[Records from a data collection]
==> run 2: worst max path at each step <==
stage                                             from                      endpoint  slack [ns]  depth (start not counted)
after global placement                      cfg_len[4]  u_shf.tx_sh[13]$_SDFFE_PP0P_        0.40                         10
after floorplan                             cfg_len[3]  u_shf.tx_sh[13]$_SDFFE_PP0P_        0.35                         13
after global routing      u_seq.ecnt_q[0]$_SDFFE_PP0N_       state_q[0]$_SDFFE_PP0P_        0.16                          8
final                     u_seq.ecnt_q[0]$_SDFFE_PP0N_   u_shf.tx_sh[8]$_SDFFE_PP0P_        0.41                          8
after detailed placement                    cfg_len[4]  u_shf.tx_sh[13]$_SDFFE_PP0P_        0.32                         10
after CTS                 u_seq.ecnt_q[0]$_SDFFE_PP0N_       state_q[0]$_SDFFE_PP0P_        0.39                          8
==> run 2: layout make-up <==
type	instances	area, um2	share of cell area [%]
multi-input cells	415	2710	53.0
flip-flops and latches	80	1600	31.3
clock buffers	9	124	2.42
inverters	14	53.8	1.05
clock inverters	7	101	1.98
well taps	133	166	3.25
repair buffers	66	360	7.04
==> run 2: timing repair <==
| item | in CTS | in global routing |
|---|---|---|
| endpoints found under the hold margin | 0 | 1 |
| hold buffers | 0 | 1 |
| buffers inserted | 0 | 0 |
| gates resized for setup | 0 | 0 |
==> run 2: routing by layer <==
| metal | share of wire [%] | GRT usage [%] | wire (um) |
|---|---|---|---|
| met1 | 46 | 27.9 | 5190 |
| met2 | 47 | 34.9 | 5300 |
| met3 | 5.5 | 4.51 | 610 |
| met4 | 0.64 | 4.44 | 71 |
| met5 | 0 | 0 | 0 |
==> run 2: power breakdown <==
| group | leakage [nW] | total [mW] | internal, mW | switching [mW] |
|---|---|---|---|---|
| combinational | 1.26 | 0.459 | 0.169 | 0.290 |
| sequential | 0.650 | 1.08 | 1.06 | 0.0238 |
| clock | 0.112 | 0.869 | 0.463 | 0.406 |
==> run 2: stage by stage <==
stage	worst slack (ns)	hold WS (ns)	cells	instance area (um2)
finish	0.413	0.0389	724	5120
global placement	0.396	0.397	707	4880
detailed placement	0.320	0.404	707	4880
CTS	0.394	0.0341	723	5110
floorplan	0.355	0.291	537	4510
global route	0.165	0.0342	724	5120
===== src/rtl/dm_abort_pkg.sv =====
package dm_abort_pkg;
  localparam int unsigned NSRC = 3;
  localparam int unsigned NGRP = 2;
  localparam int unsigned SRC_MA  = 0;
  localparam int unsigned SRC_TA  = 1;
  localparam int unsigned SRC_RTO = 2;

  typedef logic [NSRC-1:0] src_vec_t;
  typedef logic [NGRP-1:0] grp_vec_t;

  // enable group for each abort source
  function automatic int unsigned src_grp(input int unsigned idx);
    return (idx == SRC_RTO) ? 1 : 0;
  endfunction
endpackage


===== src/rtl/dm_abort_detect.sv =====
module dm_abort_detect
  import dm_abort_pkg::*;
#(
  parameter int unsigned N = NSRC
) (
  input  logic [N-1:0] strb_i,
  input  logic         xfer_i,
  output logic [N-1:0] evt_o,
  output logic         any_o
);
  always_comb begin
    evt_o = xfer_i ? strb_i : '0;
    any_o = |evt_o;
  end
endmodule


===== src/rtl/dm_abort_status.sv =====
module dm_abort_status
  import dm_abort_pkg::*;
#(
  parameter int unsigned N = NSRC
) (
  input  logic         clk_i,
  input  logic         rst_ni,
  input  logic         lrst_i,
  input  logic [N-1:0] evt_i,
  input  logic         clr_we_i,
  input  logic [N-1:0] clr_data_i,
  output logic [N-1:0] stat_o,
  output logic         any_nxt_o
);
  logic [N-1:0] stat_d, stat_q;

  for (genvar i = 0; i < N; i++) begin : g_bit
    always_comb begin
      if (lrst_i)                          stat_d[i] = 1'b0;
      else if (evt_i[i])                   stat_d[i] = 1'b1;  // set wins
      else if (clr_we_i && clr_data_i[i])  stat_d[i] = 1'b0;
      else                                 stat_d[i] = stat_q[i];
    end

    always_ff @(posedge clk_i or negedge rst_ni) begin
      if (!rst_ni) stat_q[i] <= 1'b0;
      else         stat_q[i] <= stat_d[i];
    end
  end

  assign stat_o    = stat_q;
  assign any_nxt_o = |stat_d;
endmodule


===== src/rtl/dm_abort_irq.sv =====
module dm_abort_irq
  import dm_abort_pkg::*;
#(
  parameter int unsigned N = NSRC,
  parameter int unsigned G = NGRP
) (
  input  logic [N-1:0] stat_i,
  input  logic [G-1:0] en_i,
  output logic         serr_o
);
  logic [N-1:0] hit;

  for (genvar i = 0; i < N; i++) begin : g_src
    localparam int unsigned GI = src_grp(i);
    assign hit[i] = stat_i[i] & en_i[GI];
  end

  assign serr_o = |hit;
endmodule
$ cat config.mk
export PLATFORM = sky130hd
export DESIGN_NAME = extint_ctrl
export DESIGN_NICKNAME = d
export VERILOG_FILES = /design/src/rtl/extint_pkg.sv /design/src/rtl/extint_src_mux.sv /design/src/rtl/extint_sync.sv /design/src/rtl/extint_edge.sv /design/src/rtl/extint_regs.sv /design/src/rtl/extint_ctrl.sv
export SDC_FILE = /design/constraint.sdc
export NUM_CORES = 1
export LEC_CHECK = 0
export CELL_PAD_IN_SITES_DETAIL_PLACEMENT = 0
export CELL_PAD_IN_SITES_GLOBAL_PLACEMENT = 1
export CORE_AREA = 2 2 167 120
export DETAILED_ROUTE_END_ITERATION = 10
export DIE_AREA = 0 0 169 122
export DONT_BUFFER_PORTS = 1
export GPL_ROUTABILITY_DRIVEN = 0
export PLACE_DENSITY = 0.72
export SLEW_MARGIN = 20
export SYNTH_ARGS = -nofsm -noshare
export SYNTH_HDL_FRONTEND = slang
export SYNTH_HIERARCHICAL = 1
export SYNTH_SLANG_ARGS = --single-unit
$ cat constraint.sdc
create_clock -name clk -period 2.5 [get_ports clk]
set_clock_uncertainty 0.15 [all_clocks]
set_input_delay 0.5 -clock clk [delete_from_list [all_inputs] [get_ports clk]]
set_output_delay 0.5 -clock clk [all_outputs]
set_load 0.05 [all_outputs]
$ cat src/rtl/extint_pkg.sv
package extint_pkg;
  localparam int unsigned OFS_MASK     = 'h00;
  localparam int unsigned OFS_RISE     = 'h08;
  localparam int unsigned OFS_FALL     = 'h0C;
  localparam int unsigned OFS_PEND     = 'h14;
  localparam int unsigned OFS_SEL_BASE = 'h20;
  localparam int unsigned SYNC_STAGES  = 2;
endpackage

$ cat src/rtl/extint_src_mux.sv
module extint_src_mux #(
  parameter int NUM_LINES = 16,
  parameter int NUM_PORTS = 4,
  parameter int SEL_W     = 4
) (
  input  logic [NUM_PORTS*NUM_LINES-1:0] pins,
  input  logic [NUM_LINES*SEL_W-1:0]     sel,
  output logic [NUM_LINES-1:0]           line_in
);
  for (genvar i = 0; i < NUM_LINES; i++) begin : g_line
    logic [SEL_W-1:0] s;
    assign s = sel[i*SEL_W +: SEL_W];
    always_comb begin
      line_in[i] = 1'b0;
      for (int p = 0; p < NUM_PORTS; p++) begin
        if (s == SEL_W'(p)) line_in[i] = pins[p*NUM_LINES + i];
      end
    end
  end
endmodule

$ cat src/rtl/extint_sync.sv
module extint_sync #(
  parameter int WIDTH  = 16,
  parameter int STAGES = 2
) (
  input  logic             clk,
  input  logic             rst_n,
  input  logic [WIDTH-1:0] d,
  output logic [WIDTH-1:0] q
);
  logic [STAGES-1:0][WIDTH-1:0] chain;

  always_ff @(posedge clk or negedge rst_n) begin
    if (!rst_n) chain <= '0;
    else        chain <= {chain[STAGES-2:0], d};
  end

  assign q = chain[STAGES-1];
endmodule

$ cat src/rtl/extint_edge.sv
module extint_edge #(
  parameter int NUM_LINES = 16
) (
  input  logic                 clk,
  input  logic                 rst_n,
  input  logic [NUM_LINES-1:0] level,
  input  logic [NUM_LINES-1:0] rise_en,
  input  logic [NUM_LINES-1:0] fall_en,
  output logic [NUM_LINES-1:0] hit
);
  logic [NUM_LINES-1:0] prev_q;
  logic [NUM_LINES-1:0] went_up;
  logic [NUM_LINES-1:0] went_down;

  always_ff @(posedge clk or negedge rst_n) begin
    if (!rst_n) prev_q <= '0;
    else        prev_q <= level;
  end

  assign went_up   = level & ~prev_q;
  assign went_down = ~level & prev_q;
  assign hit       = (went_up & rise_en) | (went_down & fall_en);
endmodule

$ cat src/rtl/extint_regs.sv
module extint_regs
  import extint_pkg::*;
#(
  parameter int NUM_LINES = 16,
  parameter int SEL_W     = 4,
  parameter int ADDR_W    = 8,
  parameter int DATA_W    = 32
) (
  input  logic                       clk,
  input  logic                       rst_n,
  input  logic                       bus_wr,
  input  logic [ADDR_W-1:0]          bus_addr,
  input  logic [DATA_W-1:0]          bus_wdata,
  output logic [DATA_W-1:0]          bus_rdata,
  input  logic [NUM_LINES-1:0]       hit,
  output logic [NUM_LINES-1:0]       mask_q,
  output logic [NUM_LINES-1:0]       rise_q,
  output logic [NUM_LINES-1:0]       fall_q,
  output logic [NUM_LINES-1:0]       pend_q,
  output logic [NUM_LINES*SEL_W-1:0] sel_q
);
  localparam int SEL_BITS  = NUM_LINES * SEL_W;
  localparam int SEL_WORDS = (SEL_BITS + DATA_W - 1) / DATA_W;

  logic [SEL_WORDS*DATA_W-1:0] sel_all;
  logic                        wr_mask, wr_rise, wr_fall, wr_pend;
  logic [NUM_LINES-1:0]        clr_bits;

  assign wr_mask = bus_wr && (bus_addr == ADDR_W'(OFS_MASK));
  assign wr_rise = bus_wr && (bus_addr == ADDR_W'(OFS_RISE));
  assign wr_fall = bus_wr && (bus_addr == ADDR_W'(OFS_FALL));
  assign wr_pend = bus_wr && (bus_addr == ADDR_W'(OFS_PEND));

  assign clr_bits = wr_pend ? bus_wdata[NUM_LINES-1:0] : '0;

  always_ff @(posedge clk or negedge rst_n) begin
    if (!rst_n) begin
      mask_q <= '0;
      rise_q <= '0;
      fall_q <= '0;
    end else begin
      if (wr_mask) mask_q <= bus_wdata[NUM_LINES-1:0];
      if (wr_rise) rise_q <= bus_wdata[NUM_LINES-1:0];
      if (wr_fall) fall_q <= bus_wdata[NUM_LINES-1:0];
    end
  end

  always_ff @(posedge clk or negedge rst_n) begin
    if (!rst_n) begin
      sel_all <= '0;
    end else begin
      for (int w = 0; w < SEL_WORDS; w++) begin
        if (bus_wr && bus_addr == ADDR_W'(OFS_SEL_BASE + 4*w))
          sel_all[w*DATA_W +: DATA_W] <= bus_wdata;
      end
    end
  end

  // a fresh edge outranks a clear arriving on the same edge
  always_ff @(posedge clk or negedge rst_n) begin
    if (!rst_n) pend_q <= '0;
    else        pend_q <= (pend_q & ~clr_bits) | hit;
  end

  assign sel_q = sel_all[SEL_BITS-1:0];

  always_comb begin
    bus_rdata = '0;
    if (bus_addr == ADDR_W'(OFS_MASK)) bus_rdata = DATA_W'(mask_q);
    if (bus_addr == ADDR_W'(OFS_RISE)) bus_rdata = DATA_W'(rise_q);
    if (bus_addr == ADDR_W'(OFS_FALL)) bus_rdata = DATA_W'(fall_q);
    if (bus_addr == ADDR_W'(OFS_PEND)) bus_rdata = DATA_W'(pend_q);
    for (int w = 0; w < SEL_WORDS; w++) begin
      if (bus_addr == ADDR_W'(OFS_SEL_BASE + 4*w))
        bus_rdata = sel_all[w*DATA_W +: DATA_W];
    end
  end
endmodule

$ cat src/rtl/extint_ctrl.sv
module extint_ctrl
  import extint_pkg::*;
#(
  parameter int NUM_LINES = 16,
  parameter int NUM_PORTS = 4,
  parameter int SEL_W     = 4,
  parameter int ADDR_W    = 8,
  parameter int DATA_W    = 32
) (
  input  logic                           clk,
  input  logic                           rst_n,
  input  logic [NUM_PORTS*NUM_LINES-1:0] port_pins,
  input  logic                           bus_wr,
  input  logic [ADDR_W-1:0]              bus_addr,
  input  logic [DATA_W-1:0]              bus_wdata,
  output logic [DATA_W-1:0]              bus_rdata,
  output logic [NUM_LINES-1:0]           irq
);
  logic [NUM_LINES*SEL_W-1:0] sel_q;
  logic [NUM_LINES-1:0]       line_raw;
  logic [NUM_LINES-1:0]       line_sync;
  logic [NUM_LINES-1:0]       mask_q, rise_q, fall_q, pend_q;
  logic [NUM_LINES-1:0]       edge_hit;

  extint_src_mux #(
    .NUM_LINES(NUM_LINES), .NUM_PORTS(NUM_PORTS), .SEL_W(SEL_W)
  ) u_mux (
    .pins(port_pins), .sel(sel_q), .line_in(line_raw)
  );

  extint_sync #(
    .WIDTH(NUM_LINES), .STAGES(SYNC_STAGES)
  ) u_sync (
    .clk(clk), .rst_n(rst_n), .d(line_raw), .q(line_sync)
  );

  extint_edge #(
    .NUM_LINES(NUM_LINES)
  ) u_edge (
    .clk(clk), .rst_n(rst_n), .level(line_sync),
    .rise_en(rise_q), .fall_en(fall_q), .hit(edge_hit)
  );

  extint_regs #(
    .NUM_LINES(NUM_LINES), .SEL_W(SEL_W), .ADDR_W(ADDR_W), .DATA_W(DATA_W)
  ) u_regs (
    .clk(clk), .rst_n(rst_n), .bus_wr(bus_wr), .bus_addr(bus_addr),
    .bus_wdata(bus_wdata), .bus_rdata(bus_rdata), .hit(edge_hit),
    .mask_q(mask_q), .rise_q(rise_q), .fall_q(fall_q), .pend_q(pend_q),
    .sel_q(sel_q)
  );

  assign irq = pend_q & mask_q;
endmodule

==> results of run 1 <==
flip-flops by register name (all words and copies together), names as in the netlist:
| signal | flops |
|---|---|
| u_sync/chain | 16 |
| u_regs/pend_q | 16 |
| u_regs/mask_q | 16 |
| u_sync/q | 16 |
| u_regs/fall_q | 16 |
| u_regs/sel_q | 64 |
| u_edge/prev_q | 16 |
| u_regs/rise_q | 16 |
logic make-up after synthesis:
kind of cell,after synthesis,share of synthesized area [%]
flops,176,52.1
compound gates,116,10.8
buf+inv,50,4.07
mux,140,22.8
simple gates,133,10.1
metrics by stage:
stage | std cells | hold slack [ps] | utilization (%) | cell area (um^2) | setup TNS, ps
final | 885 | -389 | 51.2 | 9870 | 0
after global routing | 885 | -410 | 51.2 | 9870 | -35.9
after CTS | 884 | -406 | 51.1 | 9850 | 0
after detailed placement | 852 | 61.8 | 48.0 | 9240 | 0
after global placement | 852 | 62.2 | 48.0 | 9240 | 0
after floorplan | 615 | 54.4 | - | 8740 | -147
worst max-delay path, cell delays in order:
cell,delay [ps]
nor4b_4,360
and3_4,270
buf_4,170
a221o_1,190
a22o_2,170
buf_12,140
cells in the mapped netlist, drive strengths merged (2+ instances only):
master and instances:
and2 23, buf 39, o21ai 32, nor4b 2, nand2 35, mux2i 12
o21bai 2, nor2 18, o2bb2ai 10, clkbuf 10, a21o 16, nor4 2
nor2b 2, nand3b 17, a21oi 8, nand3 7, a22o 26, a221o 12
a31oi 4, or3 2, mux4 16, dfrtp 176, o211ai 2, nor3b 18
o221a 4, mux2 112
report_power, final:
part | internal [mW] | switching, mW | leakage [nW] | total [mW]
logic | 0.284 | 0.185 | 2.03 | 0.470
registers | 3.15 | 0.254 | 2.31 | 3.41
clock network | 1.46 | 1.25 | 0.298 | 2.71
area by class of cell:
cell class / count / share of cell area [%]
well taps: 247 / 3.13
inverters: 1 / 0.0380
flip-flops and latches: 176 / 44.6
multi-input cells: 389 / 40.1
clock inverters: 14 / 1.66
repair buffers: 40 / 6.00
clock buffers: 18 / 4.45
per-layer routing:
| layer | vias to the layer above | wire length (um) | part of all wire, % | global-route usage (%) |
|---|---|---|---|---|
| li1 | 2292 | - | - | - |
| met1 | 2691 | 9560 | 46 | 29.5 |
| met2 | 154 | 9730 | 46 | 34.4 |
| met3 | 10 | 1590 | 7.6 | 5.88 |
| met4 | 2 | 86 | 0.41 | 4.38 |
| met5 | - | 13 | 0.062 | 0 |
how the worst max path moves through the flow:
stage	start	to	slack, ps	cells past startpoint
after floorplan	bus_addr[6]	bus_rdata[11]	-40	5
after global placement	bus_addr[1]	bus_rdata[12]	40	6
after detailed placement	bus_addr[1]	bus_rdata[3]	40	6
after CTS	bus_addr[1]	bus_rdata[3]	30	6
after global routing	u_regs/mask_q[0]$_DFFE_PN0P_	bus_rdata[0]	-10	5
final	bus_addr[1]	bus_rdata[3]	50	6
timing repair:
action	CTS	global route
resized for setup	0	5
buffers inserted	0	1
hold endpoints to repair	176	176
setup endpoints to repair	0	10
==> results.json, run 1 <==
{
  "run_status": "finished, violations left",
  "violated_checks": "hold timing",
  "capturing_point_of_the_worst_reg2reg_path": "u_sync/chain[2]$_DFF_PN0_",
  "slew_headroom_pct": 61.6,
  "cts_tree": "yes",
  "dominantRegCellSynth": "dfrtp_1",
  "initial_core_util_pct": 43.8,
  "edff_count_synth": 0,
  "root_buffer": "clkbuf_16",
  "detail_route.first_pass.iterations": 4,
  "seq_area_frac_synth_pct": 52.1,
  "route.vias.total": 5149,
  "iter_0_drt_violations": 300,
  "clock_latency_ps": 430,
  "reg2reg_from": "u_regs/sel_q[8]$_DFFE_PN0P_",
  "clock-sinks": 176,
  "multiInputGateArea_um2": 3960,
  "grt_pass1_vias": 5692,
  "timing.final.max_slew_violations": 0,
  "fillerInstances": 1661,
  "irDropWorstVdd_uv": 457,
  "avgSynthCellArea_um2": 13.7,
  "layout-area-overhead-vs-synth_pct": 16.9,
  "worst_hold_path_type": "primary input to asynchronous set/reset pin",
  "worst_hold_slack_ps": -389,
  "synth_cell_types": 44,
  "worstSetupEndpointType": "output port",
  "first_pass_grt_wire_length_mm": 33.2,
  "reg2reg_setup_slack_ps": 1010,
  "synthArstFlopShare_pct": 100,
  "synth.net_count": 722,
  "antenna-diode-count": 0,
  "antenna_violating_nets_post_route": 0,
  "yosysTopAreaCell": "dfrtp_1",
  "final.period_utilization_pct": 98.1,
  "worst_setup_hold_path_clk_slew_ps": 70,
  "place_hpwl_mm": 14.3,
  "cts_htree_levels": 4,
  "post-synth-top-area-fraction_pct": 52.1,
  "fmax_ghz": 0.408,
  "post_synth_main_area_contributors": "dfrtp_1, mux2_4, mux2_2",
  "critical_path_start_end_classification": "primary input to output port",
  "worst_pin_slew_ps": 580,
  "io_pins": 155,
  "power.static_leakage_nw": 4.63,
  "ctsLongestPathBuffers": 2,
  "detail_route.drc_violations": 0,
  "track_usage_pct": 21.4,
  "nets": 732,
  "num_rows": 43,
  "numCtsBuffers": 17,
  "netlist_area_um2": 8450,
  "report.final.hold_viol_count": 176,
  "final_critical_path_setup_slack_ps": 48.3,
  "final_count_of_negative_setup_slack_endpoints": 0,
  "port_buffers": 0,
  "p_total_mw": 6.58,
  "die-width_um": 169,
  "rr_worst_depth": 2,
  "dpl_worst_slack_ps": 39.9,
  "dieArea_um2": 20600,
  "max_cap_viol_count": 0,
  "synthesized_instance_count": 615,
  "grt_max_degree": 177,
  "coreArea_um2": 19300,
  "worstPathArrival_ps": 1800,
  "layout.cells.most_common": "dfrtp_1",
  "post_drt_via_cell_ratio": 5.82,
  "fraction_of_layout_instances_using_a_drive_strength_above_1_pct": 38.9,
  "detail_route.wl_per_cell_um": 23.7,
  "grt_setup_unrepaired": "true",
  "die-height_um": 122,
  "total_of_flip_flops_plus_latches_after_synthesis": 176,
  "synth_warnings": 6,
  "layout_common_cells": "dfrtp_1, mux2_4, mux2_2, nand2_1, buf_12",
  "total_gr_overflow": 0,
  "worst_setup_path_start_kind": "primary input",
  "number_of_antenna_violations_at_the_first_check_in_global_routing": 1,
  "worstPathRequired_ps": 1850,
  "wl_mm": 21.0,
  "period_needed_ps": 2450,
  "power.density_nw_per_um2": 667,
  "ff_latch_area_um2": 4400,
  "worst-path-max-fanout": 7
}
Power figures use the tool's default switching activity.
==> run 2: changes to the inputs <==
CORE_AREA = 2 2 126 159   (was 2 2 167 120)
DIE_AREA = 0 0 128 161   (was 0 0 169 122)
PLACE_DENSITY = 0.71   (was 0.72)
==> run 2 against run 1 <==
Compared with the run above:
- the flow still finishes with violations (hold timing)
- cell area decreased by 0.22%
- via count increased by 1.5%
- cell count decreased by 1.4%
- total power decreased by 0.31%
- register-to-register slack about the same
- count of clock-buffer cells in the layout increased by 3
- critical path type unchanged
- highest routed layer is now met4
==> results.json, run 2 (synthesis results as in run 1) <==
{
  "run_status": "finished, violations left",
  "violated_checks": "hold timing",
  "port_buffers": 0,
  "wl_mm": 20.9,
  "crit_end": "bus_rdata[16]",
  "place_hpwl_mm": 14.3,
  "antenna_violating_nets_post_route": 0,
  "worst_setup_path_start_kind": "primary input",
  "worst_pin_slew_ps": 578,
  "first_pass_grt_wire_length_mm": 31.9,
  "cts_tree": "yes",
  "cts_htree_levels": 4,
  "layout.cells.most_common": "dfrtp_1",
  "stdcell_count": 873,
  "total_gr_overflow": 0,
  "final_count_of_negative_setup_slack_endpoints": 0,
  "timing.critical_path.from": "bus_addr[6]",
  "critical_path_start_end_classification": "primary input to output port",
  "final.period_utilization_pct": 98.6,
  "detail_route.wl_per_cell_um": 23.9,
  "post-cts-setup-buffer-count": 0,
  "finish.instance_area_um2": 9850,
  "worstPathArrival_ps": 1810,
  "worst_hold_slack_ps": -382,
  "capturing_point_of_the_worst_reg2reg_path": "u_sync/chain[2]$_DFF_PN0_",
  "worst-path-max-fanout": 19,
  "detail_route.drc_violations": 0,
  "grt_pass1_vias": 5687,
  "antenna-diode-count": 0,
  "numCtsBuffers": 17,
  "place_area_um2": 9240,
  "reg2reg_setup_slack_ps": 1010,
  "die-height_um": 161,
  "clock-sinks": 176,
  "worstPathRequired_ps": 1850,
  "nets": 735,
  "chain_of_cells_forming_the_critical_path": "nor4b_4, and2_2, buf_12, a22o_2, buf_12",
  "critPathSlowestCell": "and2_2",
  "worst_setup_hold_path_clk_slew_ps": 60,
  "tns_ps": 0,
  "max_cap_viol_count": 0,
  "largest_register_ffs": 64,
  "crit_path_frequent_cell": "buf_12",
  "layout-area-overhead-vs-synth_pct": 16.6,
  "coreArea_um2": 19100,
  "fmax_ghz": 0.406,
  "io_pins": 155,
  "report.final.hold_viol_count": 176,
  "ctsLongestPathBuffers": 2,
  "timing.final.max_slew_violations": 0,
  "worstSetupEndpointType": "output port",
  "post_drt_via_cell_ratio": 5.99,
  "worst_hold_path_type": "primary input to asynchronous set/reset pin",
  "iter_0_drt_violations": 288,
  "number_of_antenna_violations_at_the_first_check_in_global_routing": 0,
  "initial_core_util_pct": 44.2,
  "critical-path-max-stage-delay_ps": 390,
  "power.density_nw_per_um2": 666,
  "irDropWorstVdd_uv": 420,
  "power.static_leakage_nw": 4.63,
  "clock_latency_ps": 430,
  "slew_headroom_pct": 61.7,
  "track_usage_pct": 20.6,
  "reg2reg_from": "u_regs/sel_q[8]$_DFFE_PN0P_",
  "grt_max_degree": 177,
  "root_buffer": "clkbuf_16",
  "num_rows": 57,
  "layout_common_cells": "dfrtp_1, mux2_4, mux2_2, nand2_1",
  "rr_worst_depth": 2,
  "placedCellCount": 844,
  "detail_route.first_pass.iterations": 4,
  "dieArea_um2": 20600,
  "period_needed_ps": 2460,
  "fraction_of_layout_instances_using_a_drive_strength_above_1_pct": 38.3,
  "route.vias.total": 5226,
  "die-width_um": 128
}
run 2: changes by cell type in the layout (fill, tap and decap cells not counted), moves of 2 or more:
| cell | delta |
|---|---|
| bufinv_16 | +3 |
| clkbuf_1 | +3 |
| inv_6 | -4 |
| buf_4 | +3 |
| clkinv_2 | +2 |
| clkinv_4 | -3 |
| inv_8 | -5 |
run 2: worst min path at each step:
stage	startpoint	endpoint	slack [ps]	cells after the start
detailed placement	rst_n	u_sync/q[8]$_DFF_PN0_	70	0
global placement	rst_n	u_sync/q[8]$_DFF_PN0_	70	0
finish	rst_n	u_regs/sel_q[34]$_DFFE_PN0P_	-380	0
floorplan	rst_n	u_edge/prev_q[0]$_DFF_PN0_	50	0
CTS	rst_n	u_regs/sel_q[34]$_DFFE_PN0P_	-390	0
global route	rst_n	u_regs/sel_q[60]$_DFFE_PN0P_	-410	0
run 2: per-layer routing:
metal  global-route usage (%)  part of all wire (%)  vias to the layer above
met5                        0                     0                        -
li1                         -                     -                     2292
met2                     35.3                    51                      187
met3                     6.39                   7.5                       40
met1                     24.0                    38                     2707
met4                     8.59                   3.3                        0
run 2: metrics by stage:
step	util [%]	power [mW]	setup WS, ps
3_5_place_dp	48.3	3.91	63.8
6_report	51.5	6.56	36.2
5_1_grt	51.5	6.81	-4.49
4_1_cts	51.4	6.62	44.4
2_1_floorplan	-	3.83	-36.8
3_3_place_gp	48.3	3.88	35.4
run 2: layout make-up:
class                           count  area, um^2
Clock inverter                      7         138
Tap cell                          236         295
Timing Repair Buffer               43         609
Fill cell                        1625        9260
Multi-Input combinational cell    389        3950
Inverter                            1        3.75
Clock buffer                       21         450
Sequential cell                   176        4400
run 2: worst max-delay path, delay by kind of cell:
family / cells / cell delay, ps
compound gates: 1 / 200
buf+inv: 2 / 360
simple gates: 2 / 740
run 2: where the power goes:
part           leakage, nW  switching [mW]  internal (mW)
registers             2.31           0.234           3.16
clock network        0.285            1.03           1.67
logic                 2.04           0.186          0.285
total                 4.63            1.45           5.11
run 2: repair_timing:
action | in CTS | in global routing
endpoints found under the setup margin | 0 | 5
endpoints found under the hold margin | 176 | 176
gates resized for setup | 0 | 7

◆ Task objective ◆
Reproduce the entries exactly, but only from their first line to the line holding "(start not counted)", with that last line kept.

◆ Worked solution ◆
==> run 2: worst max path at each step <==
stage                                             from                      endpoint  slack [ns]  depth (start not counted)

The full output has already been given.